#### What to produce
Within the material below, locate the line with "delta reports its" and the line with "0.11 | 0.05 |", then return those two lines and all lines between them, exactly as written.

#### Data for review
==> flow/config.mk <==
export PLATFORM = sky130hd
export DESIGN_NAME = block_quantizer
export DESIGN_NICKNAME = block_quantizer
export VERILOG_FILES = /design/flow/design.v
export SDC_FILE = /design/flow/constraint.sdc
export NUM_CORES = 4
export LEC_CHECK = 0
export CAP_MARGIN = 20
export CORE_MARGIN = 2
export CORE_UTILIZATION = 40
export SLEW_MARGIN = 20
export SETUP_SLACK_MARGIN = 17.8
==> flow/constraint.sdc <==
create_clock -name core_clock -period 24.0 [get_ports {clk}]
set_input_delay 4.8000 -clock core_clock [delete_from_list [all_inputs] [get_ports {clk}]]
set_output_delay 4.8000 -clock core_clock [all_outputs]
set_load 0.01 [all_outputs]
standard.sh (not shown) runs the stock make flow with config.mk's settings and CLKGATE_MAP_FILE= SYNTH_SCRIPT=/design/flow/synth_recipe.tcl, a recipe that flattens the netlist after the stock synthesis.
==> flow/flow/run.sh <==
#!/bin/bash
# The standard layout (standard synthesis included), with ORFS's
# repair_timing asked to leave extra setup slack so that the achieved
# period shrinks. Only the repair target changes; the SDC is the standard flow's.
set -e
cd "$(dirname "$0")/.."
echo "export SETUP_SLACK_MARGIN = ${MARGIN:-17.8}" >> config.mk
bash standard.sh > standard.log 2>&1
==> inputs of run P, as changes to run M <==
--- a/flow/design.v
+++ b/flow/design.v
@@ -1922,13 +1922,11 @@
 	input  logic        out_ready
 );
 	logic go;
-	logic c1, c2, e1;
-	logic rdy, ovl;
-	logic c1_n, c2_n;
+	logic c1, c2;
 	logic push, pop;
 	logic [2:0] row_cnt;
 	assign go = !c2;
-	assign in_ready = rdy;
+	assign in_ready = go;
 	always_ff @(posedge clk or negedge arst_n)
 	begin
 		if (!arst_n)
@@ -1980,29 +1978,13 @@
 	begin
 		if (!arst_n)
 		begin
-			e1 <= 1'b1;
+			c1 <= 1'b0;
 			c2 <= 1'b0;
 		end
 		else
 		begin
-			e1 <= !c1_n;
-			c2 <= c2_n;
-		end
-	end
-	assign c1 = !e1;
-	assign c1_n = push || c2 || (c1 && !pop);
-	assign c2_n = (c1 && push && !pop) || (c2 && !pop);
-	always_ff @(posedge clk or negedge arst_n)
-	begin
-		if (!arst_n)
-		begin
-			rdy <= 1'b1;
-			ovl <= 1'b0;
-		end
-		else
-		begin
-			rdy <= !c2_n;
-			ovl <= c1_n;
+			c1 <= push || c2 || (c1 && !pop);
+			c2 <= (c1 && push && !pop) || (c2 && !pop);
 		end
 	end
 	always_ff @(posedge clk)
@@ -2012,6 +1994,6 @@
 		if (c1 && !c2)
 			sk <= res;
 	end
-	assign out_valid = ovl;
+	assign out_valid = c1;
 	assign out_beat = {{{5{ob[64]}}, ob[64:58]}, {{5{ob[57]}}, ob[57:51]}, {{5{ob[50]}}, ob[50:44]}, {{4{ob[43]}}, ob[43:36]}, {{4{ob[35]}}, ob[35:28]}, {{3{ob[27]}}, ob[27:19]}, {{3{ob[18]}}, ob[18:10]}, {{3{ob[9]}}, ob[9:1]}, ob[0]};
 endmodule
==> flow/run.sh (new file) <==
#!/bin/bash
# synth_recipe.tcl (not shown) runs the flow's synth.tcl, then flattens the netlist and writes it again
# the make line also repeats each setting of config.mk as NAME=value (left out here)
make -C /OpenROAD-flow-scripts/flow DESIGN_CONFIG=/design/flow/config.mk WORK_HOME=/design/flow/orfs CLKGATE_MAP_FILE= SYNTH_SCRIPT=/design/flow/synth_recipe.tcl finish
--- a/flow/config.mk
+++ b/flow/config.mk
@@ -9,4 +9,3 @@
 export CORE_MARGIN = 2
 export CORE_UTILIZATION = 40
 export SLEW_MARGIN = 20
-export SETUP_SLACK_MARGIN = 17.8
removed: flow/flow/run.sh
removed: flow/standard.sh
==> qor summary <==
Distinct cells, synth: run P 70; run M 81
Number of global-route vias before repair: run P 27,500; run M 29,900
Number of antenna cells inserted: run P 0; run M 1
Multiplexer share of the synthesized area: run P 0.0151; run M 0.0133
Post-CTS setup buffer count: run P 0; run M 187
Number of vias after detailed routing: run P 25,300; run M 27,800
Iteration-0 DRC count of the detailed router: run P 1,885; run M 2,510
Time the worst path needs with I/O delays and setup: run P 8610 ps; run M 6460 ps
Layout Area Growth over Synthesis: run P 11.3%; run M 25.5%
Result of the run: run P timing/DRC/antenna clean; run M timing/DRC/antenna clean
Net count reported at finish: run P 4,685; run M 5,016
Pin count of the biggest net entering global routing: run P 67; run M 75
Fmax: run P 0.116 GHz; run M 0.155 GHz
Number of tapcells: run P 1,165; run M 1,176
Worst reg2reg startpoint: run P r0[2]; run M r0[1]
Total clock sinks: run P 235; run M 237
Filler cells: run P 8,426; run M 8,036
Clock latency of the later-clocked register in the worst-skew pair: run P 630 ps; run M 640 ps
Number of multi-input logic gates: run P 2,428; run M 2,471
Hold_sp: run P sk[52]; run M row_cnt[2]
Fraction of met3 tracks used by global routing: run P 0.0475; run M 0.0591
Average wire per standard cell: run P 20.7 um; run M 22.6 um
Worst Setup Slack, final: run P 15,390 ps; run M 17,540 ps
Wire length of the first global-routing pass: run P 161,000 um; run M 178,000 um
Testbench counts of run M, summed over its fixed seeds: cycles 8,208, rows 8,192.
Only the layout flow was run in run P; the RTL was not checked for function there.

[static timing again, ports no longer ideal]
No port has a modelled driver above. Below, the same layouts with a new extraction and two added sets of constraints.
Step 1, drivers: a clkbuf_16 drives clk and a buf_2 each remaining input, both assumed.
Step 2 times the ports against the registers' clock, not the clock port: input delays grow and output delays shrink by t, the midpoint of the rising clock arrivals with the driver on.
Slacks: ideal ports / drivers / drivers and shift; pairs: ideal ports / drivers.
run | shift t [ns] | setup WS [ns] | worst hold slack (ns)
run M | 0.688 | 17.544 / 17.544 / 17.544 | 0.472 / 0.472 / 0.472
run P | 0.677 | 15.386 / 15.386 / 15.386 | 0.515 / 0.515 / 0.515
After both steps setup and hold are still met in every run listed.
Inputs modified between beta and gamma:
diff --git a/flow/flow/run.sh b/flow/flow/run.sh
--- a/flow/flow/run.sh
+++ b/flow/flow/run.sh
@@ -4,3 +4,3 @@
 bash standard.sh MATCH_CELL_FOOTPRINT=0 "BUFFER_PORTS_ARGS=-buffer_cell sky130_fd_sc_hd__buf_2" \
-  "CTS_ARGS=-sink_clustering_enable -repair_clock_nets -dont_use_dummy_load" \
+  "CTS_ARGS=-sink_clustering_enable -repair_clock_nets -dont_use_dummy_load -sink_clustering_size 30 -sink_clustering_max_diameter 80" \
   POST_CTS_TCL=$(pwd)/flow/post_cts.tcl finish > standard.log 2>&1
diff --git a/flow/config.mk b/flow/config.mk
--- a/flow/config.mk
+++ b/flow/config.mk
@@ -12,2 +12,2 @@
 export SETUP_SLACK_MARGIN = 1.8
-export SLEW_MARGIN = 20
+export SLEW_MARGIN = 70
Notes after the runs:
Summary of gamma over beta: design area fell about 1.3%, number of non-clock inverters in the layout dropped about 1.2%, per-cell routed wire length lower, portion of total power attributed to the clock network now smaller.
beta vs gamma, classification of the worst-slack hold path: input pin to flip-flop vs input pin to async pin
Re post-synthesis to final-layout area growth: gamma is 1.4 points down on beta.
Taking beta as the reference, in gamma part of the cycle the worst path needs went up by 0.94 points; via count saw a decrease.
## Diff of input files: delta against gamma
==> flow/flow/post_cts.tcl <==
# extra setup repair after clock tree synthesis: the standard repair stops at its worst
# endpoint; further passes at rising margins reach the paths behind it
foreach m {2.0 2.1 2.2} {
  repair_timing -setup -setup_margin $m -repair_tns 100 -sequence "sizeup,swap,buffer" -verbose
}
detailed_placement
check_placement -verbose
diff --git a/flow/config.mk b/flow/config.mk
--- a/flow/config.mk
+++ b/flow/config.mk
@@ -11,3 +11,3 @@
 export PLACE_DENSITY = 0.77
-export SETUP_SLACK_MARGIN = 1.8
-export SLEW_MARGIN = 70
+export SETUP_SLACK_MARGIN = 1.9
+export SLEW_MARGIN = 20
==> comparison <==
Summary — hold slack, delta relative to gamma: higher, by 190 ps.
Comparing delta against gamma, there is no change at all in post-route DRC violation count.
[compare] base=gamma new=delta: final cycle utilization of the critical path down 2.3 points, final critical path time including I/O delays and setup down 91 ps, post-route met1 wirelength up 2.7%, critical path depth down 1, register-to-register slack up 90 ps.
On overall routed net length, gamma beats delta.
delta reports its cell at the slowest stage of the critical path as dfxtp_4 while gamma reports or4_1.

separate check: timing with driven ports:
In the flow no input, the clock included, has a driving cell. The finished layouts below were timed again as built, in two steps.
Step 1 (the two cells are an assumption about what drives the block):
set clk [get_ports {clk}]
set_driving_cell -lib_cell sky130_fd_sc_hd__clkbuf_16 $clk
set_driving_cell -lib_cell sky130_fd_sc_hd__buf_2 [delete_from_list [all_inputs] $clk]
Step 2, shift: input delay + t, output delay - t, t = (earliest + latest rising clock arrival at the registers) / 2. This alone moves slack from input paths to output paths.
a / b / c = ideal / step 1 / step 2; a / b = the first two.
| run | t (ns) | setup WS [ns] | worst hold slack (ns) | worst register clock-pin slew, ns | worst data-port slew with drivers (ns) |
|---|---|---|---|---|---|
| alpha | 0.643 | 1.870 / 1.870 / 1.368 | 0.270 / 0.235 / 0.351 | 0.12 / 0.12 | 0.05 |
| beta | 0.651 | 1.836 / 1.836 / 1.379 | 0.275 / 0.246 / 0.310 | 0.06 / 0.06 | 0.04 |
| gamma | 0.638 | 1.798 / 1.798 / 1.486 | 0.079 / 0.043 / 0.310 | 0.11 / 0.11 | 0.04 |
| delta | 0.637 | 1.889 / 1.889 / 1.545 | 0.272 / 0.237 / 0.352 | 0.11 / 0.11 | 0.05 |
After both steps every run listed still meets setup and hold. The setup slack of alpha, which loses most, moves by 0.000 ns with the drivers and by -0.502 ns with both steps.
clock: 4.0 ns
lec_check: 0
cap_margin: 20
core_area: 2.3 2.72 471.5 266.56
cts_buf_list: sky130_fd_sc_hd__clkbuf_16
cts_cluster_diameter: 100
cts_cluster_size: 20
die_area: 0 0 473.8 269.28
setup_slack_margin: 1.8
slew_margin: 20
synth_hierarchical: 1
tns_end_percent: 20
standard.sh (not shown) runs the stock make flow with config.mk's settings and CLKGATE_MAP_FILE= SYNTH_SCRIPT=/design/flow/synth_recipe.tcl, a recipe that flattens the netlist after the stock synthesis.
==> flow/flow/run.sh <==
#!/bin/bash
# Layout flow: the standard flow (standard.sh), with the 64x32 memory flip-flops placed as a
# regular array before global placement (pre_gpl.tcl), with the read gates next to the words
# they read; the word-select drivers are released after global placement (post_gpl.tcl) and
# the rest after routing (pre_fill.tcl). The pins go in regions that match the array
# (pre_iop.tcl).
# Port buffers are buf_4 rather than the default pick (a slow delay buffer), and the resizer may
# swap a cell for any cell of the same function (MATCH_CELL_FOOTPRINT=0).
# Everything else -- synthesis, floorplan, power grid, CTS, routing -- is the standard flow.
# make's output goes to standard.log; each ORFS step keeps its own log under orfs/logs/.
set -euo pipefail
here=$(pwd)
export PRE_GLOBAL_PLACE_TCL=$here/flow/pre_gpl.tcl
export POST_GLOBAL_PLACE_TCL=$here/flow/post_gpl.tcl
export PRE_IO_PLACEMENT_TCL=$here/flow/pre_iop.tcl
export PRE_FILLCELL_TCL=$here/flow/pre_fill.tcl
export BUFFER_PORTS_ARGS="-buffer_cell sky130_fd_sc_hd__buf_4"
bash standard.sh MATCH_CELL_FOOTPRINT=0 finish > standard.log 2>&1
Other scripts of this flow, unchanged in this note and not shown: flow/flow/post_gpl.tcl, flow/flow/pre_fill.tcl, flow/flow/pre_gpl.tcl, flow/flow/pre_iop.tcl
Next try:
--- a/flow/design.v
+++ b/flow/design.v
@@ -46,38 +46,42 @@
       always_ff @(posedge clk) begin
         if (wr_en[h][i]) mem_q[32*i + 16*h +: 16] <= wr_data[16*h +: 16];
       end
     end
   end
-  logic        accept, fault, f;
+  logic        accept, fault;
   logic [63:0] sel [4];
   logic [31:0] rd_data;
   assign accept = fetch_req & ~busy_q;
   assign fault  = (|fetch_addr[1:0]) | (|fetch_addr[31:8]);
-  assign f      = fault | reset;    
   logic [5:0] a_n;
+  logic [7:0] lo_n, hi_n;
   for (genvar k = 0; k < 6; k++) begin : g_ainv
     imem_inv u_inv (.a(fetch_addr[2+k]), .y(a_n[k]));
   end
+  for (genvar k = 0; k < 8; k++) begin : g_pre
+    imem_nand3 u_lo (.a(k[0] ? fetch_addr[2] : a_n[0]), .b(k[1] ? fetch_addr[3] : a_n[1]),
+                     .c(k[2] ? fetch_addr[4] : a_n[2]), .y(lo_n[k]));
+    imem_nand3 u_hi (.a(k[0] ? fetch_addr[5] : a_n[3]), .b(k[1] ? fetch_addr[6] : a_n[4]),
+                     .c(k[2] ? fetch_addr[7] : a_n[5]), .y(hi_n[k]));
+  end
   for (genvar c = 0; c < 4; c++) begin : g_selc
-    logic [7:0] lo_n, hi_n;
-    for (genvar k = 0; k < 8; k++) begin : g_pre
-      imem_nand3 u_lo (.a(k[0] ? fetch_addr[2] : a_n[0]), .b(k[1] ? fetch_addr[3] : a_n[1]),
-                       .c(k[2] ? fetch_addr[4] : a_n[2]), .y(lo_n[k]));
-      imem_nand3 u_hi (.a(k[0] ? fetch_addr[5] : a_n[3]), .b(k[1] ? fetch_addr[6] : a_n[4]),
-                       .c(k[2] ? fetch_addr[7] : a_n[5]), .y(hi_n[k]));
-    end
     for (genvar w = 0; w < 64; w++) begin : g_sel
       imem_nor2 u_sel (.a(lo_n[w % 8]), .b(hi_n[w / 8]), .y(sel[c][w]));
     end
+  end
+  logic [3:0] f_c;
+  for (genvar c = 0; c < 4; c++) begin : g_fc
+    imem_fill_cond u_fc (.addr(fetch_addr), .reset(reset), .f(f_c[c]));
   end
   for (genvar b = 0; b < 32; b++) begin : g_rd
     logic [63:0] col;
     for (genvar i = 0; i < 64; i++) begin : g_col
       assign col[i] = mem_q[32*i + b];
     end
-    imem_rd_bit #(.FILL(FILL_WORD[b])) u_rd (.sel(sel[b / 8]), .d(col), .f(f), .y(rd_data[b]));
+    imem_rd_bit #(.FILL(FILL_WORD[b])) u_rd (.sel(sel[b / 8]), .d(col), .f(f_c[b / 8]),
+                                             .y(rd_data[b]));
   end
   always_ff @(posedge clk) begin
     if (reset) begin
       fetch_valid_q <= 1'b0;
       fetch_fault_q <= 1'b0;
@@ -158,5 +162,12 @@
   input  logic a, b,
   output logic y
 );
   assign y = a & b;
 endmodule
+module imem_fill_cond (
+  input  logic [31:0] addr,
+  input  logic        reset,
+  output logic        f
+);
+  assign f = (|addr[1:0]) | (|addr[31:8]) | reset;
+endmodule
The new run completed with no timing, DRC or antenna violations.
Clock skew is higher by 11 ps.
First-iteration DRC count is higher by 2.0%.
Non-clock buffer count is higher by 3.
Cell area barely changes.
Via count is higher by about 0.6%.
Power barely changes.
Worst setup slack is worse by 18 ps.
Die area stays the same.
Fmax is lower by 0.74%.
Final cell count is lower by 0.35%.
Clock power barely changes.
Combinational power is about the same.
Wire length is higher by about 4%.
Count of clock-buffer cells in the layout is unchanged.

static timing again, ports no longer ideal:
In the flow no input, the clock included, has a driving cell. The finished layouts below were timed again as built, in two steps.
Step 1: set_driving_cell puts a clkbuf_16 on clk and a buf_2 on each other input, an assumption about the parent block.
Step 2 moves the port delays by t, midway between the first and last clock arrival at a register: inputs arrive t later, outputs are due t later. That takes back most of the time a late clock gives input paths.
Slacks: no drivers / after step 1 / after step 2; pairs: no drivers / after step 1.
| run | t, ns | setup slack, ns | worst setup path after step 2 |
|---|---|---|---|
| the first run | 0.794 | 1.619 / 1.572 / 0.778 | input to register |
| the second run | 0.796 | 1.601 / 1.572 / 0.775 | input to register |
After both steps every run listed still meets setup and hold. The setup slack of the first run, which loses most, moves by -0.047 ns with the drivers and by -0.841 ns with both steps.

#### Response to the task
delta reports its cell at the slowest stage of the critical path as dfxtp_4 while gamma reports or4_1.

separate check: timing with driven ports:
In the flow no input, the clock included, has a driving cell. The finished layouts below were timed again as built, in two steps.
Step 1 (the two cells are an assumption about what drives the block):
set clk [get_ports {clk}]
set_driving_cell -lib_cell sky130_fd_sc_hd__clkbuf_16 $clk
set_driving_cell -lib_cell sky130_fd_sc_hd__buf_2 [delete_from_list [all_inputs] $clk]
Step 2, shift: input delay + t, output delay - t, t = (earliest + latest rising clock arrival at the registers) / 2. This alone moves slack from input paths to output paths.
a / b / c = ideal / step 1 / step 2; a / b = the first two.
| run | t (ns) | setup WS [ns] | worst hold slack (ns) | worst register clock-pin slew, ns | worst data-port slew with drivers (ns) |
|---|---|---|---|---|---|
| alpha | 0.643 | 1.870 / 1.870 / 1.368 | 0.270 / 0.235 / 0.351 | 0.12 / 0.12 | 0.05 |
| beta | 0.651 | 1.836 / 1.836 / 1.379 | 0.275 / 0.246 / 0.310 | 0.06 / 0.06 | 0.04 |
| gamma | 0.638 | 1.798 / 1.798 / 1.486 | 0.079 / 0.043 / 0.310 | 0.11 / 0.11 | 0.04 |
| delta | 0.637 | 1.889 / 1.889 / 1.545 | 0.272 / 0.237 / 0.352 | 0.11 / 0.11 | 0.05 |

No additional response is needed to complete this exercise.